As a spokesman for Other Voices (Canadian TV series) in the mid-1960s, he investigated a boy's murder at Red Pheasant Cree Nation in Saskatchewan.

==Death==
Francks died of lung cancer in Toronto on April 3, 2016.

==Selected filmography==
=== Film ===

| Year | Title | Role | Notes |
|---|---|---|---|
| 1968 | Finian's Rainbow | Woody Mahoney |  |
| 1981 | Heavy Metal | Grimaldi / Co-Pilot / Barbarian (voice) | Segments: "Grimaldi", "B-17", "Taarna" |
| 1981 | My Bloody Valentine | Chief Jake Newby |  |
| 1983 | Rock & Rule | Mok (voice) |  |
| 1987 | The Big Town | Carl Hooker |  |
| 1994 | Paint Cans | Maitland Burns |  |
| 1995 | Johnny Mnemonic | "Hooky" |  |
| 1996 | Bogus | Dr.
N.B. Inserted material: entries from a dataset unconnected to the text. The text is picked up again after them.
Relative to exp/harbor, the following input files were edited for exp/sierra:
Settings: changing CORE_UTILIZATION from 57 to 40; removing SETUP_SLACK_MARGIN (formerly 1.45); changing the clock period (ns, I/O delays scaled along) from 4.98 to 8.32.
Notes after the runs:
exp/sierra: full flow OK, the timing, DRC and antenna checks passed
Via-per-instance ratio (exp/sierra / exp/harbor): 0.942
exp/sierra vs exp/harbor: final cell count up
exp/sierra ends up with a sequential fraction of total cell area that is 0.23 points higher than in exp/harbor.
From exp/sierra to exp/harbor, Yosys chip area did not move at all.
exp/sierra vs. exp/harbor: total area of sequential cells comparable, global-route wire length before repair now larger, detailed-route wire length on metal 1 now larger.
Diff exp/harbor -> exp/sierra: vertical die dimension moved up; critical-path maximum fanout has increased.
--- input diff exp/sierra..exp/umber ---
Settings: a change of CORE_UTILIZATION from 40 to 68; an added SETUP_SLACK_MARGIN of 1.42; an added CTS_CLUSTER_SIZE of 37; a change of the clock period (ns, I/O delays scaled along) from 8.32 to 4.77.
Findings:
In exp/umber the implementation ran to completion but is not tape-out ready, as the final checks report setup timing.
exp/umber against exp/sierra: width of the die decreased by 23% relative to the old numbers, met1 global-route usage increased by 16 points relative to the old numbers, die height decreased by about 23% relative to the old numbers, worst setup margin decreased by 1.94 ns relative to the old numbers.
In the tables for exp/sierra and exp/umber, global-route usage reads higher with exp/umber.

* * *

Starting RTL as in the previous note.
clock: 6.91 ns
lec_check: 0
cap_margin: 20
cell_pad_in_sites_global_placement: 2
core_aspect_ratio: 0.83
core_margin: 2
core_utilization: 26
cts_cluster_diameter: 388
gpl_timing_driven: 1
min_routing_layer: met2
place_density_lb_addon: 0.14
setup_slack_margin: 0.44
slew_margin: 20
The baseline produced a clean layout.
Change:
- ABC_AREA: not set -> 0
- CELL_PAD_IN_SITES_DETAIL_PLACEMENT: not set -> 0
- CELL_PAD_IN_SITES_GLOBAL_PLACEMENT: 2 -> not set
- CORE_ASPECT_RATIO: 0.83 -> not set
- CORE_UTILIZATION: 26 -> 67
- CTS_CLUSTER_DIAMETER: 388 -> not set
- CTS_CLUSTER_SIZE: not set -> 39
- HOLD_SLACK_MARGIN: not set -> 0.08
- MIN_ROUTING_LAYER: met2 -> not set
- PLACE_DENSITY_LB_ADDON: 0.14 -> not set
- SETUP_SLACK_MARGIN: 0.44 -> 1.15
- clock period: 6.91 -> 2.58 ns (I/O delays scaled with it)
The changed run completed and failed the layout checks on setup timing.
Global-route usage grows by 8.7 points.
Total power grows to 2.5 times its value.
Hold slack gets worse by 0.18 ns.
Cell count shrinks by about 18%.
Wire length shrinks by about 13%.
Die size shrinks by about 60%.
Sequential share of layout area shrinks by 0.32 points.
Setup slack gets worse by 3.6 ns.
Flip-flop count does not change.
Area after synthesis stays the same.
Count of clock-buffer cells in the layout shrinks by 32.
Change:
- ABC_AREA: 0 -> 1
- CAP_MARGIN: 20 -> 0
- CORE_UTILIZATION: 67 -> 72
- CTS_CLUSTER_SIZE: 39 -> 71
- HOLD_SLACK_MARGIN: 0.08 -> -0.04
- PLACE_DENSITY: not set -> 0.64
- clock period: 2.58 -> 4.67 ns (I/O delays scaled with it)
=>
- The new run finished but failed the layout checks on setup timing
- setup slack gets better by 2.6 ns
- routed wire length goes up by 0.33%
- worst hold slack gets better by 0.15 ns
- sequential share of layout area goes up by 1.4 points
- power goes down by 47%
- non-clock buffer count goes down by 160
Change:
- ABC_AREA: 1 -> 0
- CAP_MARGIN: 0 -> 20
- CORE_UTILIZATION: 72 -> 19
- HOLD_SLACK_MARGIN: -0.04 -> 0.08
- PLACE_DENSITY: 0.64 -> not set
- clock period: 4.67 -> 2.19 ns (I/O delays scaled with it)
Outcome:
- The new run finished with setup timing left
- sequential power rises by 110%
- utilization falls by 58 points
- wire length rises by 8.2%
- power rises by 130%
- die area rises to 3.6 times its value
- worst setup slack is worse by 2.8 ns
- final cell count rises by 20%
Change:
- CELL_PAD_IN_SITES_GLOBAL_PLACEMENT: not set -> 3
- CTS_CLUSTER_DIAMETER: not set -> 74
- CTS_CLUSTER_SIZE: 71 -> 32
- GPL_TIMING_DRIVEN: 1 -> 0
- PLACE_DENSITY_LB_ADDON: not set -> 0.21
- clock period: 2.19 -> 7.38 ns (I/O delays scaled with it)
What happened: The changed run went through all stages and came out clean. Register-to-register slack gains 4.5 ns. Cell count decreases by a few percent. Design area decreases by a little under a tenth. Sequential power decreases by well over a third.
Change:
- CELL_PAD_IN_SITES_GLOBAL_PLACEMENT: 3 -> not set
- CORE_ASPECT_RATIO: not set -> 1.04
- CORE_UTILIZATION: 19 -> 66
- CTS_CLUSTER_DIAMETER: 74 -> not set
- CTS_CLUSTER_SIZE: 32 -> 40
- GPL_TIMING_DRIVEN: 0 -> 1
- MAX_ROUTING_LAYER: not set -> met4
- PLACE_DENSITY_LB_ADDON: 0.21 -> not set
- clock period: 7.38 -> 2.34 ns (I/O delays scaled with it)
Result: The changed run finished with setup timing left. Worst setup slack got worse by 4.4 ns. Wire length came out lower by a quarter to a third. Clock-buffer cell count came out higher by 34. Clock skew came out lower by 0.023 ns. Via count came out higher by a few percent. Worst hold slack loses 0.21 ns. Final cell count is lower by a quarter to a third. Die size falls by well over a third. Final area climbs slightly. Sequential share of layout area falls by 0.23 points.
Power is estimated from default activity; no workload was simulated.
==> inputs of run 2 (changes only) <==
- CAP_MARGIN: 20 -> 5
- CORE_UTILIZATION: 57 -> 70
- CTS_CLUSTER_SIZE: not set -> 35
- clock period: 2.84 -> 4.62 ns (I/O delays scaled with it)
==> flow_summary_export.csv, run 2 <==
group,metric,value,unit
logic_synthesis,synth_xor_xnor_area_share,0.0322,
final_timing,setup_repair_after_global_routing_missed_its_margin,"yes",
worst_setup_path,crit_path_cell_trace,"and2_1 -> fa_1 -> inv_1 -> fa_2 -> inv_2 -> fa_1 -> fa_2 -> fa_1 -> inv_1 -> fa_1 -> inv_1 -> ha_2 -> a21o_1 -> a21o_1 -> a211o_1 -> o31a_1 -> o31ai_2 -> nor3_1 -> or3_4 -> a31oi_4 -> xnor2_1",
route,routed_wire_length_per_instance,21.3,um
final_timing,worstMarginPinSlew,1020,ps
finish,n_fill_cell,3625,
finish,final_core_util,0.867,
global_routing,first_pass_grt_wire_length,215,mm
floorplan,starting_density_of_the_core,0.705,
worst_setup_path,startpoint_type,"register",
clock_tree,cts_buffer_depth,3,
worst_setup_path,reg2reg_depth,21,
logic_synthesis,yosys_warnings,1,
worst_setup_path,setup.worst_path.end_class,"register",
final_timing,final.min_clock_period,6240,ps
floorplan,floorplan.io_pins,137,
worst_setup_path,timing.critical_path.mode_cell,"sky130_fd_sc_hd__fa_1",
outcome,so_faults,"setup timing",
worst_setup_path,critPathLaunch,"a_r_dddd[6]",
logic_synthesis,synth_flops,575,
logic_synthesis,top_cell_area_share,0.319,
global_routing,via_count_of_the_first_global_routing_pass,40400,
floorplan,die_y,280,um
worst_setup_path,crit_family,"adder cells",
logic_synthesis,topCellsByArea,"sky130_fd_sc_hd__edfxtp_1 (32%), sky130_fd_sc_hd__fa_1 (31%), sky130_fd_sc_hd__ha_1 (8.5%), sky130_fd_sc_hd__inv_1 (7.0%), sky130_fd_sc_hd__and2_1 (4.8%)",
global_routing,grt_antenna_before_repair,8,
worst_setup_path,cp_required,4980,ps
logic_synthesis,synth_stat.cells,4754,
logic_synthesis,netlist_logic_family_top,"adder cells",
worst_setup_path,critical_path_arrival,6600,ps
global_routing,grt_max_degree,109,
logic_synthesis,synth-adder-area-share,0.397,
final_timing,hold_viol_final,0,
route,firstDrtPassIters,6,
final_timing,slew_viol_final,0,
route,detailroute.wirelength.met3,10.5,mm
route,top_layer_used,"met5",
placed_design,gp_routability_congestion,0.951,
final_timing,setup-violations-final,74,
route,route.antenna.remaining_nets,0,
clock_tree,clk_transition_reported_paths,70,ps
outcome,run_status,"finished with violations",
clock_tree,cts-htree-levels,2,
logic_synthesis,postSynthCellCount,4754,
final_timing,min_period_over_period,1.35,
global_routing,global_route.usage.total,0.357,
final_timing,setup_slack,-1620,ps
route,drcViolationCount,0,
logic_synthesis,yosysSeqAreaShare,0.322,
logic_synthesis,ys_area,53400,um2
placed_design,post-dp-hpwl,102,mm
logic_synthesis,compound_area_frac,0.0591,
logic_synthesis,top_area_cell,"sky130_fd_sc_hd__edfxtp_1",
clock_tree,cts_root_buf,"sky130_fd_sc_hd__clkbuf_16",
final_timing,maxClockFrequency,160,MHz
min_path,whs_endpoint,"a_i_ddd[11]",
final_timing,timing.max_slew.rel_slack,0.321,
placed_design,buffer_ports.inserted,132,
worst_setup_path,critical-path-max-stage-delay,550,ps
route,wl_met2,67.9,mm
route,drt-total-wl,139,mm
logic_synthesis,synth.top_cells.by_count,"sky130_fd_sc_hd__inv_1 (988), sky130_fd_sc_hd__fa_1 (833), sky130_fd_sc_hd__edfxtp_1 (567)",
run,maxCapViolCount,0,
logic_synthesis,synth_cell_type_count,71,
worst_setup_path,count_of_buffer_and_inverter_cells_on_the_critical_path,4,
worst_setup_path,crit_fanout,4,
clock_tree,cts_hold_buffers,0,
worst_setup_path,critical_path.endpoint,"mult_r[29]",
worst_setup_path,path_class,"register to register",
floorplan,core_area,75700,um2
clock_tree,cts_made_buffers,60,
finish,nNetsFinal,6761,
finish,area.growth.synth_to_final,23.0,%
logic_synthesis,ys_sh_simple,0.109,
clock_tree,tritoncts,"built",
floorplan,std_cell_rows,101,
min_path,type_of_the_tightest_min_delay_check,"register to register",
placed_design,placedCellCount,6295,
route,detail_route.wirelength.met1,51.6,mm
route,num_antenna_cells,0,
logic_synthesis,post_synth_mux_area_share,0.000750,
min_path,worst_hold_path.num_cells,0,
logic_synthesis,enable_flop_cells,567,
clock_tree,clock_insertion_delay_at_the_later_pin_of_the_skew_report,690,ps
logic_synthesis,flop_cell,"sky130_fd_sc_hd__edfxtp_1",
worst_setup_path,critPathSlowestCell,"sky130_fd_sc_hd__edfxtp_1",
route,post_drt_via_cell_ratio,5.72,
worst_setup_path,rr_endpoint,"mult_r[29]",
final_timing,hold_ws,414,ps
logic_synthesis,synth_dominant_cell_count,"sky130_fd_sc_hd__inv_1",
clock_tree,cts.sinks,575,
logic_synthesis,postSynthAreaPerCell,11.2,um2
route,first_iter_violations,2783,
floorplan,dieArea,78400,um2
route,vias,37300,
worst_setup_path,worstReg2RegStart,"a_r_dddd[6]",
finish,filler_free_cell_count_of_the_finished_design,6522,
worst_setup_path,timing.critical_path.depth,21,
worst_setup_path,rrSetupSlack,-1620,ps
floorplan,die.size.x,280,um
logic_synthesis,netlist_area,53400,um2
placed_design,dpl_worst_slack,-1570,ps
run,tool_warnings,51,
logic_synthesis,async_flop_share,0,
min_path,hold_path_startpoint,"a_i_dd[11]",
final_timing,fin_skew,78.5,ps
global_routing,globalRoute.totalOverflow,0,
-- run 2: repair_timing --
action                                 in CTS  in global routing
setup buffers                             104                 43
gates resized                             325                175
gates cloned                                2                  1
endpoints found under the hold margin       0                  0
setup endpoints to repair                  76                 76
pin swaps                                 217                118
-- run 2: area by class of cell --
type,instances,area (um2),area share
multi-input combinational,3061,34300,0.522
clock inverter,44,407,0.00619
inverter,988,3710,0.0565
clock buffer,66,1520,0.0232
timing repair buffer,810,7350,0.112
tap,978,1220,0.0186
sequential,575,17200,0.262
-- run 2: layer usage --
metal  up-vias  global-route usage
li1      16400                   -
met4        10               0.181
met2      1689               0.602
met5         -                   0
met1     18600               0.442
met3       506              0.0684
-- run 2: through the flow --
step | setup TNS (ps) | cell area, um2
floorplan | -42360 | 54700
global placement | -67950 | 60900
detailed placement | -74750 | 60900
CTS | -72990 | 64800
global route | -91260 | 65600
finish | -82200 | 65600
==> trial 3: inputs <==
==> flow/design.v <==
`timescale 1ns/1ps
package nn_pkg;
 localparam int K_SIZE = 3;
 localparam int PROD_W = 17;
 localparam int ACC_CONV_W = PROD_W + $clog2(K_SIZE*K_SIZE);
 localparam int RES_W = ACC_CONV_W + 1;
 localparam int W_W = 8;
 localparam int ACC_FC_W = 40;
 localparam int SHIFT_NORM = 6;
endpackage
`timescale 1ns/1ps
module window_gen_3x3_flat #(
 parameter int IMG_W = 8,
 parameter int IMG_H = 8
)(
 input logic clk,
 input logic rst,
 input logic in_valid,
 input logic signed [8:0] in_pixel,
 output logic win_valid,
 output logic [80:0] win_flat,  
 output logic [$clog2(IMG_W)-1:0] out_x,
 output logic [$clog2(IMG_H)-1:0] out_y
);
 logic signed [8:0] line1 [0:IMG_W-1];
 logic signed [8:0] line2 [0:IMG_W-1];
 logic signed [8:0] s0[0:2], s1[0:2], s2[0:2];
 int unsigned x, y;
 integer k;
 task automatic put9(input int idx, input logic signed [8:0] val);
 begin
 win_flat[idx*9 +: 9] <= val;
 end
 endtask
 always_ff @(posedge clk) begin
 if (rst) begin
 x <= 0; y <= 0;
 win_valid <= 0;
 out_x <= '0; out_y <= '0;
 win_flat <= '0;
 for (k = 0; k < IMG_W; k = k + 1) begin
 line1[k] <= '0;
 line2[k] <= '0;
 end
 for (k = 0; k < 3; k = k + 1) begin
 s0[k] <= '0; s1[k] <= '0; s2[k] <= '0;
 end
 end else begin
 win_valid <= 0;
 if (in_valid) begin
 s0[0] <= s0[1]; s0[1] <= s0[2]; s0[2] <= line2[x];
 s1[0] <= s1[1]; s1[1] <= s1[2]; s1[2] <= line1[x];
 s2[0] <= s2[1]; s2[1] <= s2[2]; s2[2] <= in_pixel;
 line2[x] <= line1[x];
 line1[x] <= in_pixel;
 if (y >= 2 && x >= 2) begin
 put9(0, s0[1]); put9(1, s0[2]); put9(2, line2[x]);
 put9(3, s1[1]); put9(4, s1[2]); put9(5, line1[x]);
 put9(6, s2[1]); put9(7, s2[2]); put9(8, in_pixel);
 win_valid <= 1;
 out_x <= x - 2;
 out_y <= y - 2;
 end
 if (x == IMG_W-1) begin
 x <= 0;
 if (y != IMG_H-1) y <= y + 1;
 else y <= 0;
 end else begin
 x <= x + 1;
 end
 end
 end
 end
endmodule
`timescale 1ns/1ps
import nn_pkg::*;
module nn_block_flat #(
 parameter int SHIFT_NORM = nn_pkg::SHIFT_NORM
)(
 input logic clk,
 input logic rst,
 input logic [80:0] win_flat,
 input logic signed [7:0] k00, k01, k02,
 input logic signed [7:0] k10, k11, k12,
 input logic signed [7:0] k20, k21, k22,
 input logic signed [7:0] bias,
 input logic signed [7:0] scale,
 input logic signed [7:0] offset,
 input logic signed [W_W-1:0] w0,
 input logic signed [W_W-1:0] w1,
 input logic signed [W_W-1:0] w2,
 output logic signed [RES_W-1:0] conv_result,
 output logic signed [RES_W-1:0] norm_result,
 output logic signed [ACC_FC_W-1:0] acc0,
 output logic signed [ACC_FC_W-1:0] acc1,
 output logic signed [ACC_FC_W-1:0] acc2
);
 function automatic logic signed [8:0] pix(input int idx);
 begin
 pix = $signed(win_flat[idx*9 +: 9]);
 end
 endfunction
 integer signed sum_temp;
 integer signed sum_next;
 always_comb begin
 sum_temp =
 pix(0)*k00 + pix(1)*k01 + pix(2)*k02 +
 pix(3)*k10 + pix(4)*k11 + pix(5)*k12 +
 pix(6)*k20 + pix(7)*k21 + pix(8)*k22;
 sum_next = (sum_temp <<< 1) + $signed(bias);
 end
 logic signed [RES_W-1:0] conv_reg;
 always_ff @(posedge clk) begin
 if (rst) conv_reg <= '0;
 else conv_reg <= sum_next[RES_W-1:0];
 end
 always_ff @(posedge clk) begin
 if (rst) conv_result <= '0;
 else conv_result <= conv_reg;
 end
 localparam int PROD_W = RES_W + 8;
 logic signed [PROD_W-1:0] prod;
 integer signed prod_shifted;
 integer signed sum_off;
 integer signed norm_next;
 always_comb begin
 prod = $signed(conv_reg) * $signed(scale);
 if (SHIFT_NORM > 0) prod_shifted = $signed(prod) >>> SHIFT_NORM;
 else if (SHIFT_NORM < 0) prod_shifted = $signed(prod) <<< (-SHIFT_NORM);
 else prod_shifted = $signed(prod);
 sum_off = prod_shifted + $signed(offset);
 norm_next = (sum_off < 0) ? 0 : sum_off;
 end
 always_ff @(posedge clk) begin
 if (rst) norm_result <= '0;
 else norm_result <= norm_next[RES_W-1:0];
 end
 always_comb begin
 acc0 = $signed(norm_result) * $signed(w0);
 acc1 = $signed(norm_result) * $signed(w1);
 acc2 = $signed(norm_result) * $signed(w2);
 end
endmodule
==> inputs of job 498 <==
==> flow/design.v <==
`timescale 1ns / 1ps
module Module_of_number
#(   
    parameter W_IN = 26,
    parameter W_OUT = 27
) (
    input  wire [W_IN -1:0 ] Input_a,
    input  wire [W_IN -1:0 ] Input_b,
    output wire [W_OUT-1:0 ] Output
);
wire  sign_a ;
wire  sign_b ;    
reg   [W_IN-1:0] module_a; 
reg   [W_IN-1:0] module_b;
assign  sign_a = Input_a[W_IN-1];
assign  sign_b = Input_b[W_IN-1];
always @* begin : async_proc
    case (sign_a)
        1'b0 : module_a =  Input_a;
        1'b1 : module_a = -Input_a;
    endcase
    case (sign_b)
        1'b0 : module_b =  Input_b;
        1'b1 : module_b = -Input_b;
    endcase
end
assign Output  = module_a + module_b;
endmodule
`timescale 1ns / 1ps
module EMA_Module
#(   
    parameter BWIDTH = 13,
    parameter DWIDTH = 27,
    parameter OUTWIDTH = 48   
) (
    input  wire clk,
    input  wire rst,
    input  wire [BWIDTH-1:0     ] Filter_Coefficient,
    input  wire [DWIDTH-1:0     ] Port_Data,
    input  wire                   Valid,
    output wire                   Valid_out_ema,
    output wire [OUTWIDTH-1:0   ] Filter_Out
);
reg        [DWIDTH-1:0]   Data;
reg        [BWIDTH-1:0]   Coeff_2;
reg        [BWIDTH-1:0]   Coeff_1;
reg signed [DWIDTH-1:0]   Pread; 
reg signed [OUTWIDTH-1:0] accum;
reg signed [OUTWIDTH-1:0] c;
reg Valid_1,Valid_2,Valid_3;
wire signed [DWIDTH+6:0] accum_shift ;
wire signed [DWIDTH-1:0] accum_raunding ;
assign accum_shift    = accum[OUTWIDTH-1:14   ];  
assign accum_raunding = accum_shift[DWIDTH-1:0];  
always @(posedge clk) begin
  if (rst) begin
    Data    <= 0;
    Coeff_1 <= 0;
    Coeff_2 <= 0;
    Pread   <= 0;
    accum   <= 0;
    c       <= 0;
    Valid_1 <= 1'b0;
    Valid_2 <= 1'b0;
    Valid_3 <= 1'b0;
  end else begin
    Valid_1 <= Valid;
    if (Valid) begin
        Data    <= Port_Data;
    end
    Coeff_1 <= Filter_Coefficient;
    Valid_2 <= Valid_1;
    Pread   <= $signed({1'b0,Data})  - accum_raunding;  
    Coeff_2 <= Coeff_1;
    if (Valid_2) begin
        accum   <= $signed({{5{1'b0}},Coeff_2}) * Pread + c;
        Valid_3 <= Valid_2;
    end
    if (Valid_3) begin
        c     <= accum;
    end
  end
end
assign Filter_Out = accum;
assign Valid_out_ema  = Valid_2;
endmodule
`timescale 1ns / 1ps
module Error
#(   
    parameter BWIDTH = 13,
    parameter AWIDTH = 27,
    parameter DWIDTH = 8,
    parameter OUTWIDTH = 48   
) (
    input  wire clk,
    input  wire rst,
    input  wire [BWIDTH-1:0     ] Error_Coefficient,
    input  wire [AWIDTH-1:0     ] Port_Data_A,
    input  wire [DWIDTH-1:0     ] R_level,
    input  wire                   Valid,
    output wire                   Valid_out_error,
    output wire [OUTWIDTH-1:0   ] Error_Out
);
reg signed [AWIDTH-1:0]   Data;
reg        [BWIDTH-1:0]   Coeff_2;
reg        [BWIDTH-1:0]   Coeff_1;
reg signed [DWIDTH-1:0]   Pread;
reg        [DWIDTH-1:0]   R_trig; 
reg signed [OUTWIDTH-1:0] accum;
reg signed [OUTWIDTH-1:0] c;
reg Valid_1,Valid_2;
always @(posedge clk) begin
  if (rst) begin
	R_trig  <= 0;
	Valid_1 <= 1'b0;
	Coeff_1 <= 0;
	Data    <= 0;
	Pread   <= 0;
	Valid_2 <= 1'b0;
	Coeff_2 <= 0;
	accum   <= 0;
	c       <= 0;
  end else begin
	R_trig  <= R_level;
	Valid_1 <= Valid;
	Coeff_1 <= Error_Coefficient;
	Data    <= Port_Data_A;
    Pread   <= $signed({1'b0,R_trig})  - Data;
	Valid_2 <= Valid_1;
	Coeff_2 <= Coeff_1;
	if (Valid_2) begin
		accum <= $signed({{5{1'b0}},Coeff_2}) * Pread + c;
	end
	c <= accum;
  end
end
assign Valid_out_error = Valid_2;
assign Error_Out = accum;
endmodule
Surprise |  |
| 2005 | Lie with Me | Joshua |  |
| 2007 | I'm Not There | Hobo Joe |  |
| 2015 | He Never Died | The Man With The Goatee | One of his final roles, portraying Death himself |
| 2016 | The Second Time Around | Murray | Posthumous |

===Television===

| Year | Title | Role | Notes |
|---|---|---|---|
| 1959-1960 | R.C.M.P. | Constable Bill Mitchell | recurring role |
| 1966-1967 | Jericho | Captain Franklin Shepphard | recurring role |
| 1968 | Mission Impossible | Nicholas Groat | Episode: “A Game of Chess” |
| 1968-1970 | Mister Rogers' Neighborhood | Mr. Anybody | recurring role |
| 1978 | Star Wars Holiday Special | Boba Fett (voice) | Television film Uncredited |
| 1983 | Inspector Gadget | Big M.A.D Agent / M.A.D Agent / Dr. Claw (voice) | 5 episodes |
| 1985 | Star Wars: Droids | Jann Tosh / Kybo Ren / Boba Fett (voice) | 13 episodes |
| 1985-1986 | Star Wars: Ewoks | Umwak / Dulok Shaman (voice) |  |
| 1988-1989 | Police Academy | Proctor / Thomas "House" Conklin (voice) | 64 episodes |
| 1991 | Swamp Thing | Anton Arcane (voice) | 5 episodes |
| 1991-1995 | Road to Avonlea | Abe Pike | 4 episodes |
| 1992-1996 | X-Men | Sabretooth / Graydon Creed Sr. / Puck / Shaman / Phalanx (voice) | 17 episodes |
| 1996 | Goosebumps | Swamp Hermit | Episode: "The Werewolf of Fever Swamp" Parts 1 & 2 |
| 1997-2001 | La Femme Nikita | Walter | 96 episodes |
| 1997 | The Adventures of Sam & Max: Freelance Police | Santa Claus (voice) | Episode: "Christmas Bloody Christmas" |
| 1998 | Donkey Kong Country | (voice) |  |
| 1998 | Silver Surfer | Kalok (voice) | Episode: "The Origin of the Silver Surfer: Part 1" |
| 2002 | Tracker | Wahota Keene | Episode: "Native Son" |
| 2006 | Puppets Who Kill | Willy "Blind Willy" | Episode: “Bill and the Berkowitzs” |
| 2006 | Sons of Butcher | Bonny G (voice) | Episode: “Firin’ The Band” |
| 2010-2011 | The Adventures of Chuck and Friends | Deep (voice) | 2 episodes |

===Videogames===

Year: Title; Role; Notes
1996: X-Men vs. Street Fighter; Sabretooth
2000: Marvel vs. Capcom 2: New Age of Heroes; Uncredited
X-Men: Mutant Academy
2001: X-Men: Mutant Academy 2

==Awards==
- ACTRA Award for Best Dramatic Performance, Drying Up the Streets and The Phoenix Team, 1980 and 1981

==Discography==

| Year | Title | Catalogue | Notes |
|---|---|---|---|
| 1963 | Jackie Gleason says... "No one in this world is like Don Francks" | Kapp |  |
| 1965 | Lost... and Alone | Kapp | reached #4 in Canada. |
| 1988 | Mesa: The Four Directions | Books for Ears |  |
| 1991 | Bob's Favorite Street Songs ("Put Down the Duckie" only) | A&M |  |
| 1999 | Jazzsong | unissued |  |
| 2000 | The Insanity of One Man | Books for Ears |  |
| 2004 | At the Purple Onion | Art of Life |  |
| 2014 | 21st Century Francks | Iron Buffalo Productions |  |

==Bibliography==
- Heyn, Christopher. "A Conversation with Don Francks". Inside Section One: Creating and Producing TV's La Femme Nikita. Introduction by Peta Wilson. Los Angeles: Persistence of Vision Press, 2006. p. 100–105; ISBN 0-9787625-0-9.